### Input
☆ ☆ ☆ ☆

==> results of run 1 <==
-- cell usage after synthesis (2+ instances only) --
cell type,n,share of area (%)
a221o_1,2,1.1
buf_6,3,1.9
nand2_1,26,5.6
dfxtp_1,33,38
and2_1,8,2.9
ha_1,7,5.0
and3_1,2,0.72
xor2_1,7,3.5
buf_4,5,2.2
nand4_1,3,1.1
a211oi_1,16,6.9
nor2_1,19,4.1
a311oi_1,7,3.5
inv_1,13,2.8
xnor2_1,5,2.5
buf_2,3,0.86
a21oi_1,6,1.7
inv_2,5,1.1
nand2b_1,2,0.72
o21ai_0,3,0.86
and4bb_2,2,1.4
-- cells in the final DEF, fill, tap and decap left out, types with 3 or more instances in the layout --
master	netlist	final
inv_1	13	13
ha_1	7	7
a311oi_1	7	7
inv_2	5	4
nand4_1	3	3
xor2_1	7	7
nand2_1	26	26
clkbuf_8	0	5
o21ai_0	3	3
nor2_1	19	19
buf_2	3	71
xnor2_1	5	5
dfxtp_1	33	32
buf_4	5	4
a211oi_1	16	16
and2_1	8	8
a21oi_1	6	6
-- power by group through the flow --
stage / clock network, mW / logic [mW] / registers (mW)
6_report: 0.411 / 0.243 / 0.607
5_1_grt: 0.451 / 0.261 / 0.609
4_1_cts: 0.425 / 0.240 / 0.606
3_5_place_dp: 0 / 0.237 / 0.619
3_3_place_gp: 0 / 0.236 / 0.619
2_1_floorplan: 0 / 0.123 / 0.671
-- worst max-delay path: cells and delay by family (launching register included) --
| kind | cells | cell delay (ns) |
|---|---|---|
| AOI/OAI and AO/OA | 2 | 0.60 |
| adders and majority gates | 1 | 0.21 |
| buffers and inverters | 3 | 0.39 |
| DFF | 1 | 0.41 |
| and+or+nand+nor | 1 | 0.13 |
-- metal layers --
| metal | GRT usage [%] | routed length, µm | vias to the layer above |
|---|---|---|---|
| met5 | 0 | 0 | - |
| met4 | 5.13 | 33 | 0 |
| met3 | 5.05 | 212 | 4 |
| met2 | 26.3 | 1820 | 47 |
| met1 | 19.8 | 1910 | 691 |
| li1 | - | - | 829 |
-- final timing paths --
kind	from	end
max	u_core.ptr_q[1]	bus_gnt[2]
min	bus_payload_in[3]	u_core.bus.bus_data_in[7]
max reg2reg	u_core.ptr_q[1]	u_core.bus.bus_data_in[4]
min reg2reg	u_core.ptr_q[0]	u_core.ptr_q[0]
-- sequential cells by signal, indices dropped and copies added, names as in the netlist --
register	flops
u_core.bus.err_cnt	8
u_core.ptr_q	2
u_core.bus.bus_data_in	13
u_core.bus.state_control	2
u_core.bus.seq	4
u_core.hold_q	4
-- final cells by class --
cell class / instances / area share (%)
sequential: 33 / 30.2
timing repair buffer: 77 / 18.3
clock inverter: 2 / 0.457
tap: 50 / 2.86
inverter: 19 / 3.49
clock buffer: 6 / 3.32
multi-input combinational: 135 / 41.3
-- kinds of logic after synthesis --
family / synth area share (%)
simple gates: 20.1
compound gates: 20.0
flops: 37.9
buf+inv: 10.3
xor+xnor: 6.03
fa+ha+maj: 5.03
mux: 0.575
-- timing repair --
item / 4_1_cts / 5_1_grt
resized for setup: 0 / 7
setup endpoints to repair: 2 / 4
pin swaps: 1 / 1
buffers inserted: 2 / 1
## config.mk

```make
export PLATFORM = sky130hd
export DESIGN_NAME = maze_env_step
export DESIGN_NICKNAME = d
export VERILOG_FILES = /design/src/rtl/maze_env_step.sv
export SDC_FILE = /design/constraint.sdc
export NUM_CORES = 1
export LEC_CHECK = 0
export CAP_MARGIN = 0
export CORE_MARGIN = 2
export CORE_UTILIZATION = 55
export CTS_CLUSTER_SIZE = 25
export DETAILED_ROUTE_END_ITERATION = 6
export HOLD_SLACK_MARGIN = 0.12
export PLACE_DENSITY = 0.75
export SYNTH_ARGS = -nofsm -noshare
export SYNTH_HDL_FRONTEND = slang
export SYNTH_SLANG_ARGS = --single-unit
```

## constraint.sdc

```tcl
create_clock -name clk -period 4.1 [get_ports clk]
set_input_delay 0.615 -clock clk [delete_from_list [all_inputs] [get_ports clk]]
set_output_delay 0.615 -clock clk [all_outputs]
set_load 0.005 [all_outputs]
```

☆ ☆ ☆ ☆

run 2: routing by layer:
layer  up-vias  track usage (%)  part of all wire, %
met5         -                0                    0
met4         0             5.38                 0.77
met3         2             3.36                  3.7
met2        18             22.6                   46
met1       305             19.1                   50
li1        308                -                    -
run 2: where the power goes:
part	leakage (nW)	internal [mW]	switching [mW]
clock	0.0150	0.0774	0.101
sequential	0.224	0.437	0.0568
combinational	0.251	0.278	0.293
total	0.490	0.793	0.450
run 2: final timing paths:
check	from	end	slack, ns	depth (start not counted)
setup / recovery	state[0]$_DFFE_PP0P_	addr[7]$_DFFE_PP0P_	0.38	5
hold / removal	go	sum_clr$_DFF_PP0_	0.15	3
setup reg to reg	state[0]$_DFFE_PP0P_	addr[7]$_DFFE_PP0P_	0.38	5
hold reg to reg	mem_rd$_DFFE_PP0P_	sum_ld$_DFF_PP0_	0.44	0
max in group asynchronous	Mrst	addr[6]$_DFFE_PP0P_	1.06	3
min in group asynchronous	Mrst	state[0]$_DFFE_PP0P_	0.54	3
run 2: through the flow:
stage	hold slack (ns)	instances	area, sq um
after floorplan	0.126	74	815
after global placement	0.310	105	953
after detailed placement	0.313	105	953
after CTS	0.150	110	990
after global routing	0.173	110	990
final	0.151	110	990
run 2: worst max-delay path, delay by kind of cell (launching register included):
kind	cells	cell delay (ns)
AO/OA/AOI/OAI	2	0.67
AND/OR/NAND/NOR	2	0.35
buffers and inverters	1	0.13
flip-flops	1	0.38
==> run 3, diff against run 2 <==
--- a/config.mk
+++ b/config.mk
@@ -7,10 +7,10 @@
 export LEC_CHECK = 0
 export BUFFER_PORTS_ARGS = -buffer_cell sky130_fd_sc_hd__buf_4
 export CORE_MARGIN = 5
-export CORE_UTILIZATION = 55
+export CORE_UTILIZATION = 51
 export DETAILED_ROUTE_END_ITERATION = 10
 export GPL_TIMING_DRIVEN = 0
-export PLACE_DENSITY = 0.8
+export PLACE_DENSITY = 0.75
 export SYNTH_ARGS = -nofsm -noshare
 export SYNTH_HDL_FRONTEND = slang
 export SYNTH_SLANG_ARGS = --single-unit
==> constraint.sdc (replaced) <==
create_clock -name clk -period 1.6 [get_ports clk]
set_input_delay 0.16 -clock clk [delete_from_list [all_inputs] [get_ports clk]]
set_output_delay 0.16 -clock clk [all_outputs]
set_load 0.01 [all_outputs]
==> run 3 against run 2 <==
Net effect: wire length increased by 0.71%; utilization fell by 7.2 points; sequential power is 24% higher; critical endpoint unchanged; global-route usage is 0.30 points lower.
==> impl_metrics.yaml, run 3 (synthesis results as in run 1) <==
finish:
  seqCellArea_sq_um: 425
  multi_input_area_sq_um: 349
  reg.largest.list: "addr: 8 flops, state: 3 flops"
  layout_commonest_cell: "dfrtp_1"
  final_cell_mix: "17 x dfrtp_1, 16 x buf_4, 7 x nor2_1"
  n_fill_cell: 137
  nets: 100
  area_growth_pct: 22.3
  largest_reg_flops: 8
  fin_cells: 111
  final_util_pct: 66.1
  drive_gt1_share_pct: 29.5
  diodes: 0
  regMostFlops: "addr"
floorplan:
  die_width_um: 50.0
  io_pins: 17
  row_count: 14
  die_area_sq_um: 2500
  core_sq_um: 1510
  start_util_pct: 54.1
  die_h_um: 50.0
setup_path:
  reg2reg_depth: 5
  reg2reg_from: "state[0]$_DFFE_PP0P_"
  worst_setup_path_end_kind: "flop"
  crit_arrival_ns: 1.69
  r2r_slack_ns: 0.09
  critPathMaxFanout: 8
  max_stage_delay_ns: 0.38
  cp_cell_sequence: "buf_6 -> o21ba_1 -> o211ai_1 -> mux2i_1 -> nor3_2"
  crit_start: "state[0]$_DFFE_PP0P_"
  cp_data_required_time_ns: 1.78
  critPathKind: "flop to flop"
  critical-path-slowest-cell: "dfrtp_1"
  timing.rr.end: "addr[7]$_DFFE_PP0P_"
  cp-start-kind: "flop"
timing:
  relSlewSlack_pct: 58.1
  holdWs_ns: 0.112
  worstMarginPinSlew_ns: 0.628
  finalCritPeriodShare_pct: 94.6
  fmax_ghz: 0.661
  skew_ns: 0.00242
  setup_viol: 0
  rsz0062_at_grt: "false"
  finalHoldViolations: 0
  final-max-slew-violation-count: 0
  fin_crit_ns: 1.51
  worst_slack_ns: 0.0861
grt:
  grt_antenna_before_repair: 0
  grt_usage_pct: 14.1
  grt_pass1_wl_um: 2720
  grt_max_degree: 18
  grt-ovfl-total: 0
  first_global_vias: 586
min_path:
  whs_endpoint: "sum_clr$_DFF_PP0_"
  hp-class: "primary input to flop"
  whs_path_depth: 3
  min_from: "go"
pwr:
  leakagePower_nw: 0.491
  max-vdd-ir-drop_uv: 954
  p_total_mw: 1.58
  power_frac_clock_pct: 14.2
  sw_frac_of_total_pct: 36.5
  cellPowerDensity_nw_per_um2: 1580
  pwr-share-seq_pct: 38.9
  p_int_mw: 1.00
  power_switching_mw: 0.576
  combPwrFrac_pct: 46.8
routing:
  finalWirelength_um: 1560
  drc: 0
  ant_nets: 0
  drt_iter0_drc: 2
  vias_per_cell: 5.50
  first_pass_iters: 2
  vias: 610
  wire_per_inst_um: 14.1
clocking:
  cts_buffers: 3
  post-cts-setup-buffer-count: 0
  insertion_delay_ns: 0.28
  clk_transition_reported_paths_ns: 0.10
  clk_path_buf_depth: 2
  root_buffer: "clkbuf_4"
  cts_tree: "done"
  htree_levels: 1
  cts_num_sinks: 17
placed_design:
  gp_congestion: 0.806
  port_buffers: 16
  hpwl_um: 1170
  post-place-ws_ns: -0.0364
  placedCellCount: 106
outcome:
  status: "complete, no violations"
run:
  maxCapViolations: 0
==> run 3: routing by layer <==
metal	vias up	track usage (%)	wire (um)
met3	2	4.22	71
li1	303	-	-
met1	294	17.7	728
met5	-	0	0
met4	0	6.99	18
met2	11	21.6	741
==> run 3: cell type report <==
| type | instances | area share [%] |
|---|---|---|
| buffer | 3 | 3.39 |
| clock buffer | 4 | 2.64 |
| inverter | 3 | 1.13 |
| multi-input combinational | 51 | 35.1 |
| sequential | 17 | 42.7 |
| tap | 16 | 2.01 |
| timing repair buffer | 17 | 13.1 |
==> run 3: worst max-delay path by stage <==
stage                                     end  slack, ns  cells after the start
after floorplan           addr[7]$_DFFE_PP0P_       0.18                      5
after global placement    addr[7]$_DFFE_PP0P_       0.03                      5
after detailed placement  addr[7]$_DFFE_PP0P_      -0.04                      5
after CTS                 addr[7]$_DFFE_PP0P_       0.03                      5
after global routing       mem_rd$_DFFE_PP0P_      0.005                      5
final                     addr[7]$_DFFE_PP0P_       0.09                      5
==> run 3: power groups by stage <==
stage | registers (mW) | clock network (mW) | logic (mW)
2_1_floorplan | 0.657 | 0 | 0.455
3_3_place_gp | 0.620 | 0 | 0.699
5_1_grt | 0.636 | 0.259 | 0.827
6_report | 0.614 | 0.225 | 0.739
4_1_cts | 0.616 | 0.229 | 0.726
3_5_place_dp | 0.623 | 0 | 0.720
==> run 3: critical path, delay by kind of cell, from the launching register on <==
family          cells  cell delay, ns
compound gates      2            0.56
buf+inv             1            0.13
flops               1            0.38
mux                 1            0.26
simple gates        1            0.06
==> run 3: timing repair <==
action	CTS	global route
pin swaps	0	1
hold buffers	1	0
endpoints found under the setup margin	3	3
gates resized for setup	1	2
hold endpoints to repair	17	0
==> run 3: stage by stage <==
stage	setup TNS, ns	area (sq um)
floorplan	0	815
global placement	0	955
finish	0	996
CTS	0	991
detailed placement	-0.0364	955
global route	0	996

☆ ☆ ☆ ☆

### Try it
For each line in the entries that contains the string "inverters", make a copy.

### Response to the exercise
| buffers and inverters | 3 | 0.39 |
buffers and inverters	1	0.13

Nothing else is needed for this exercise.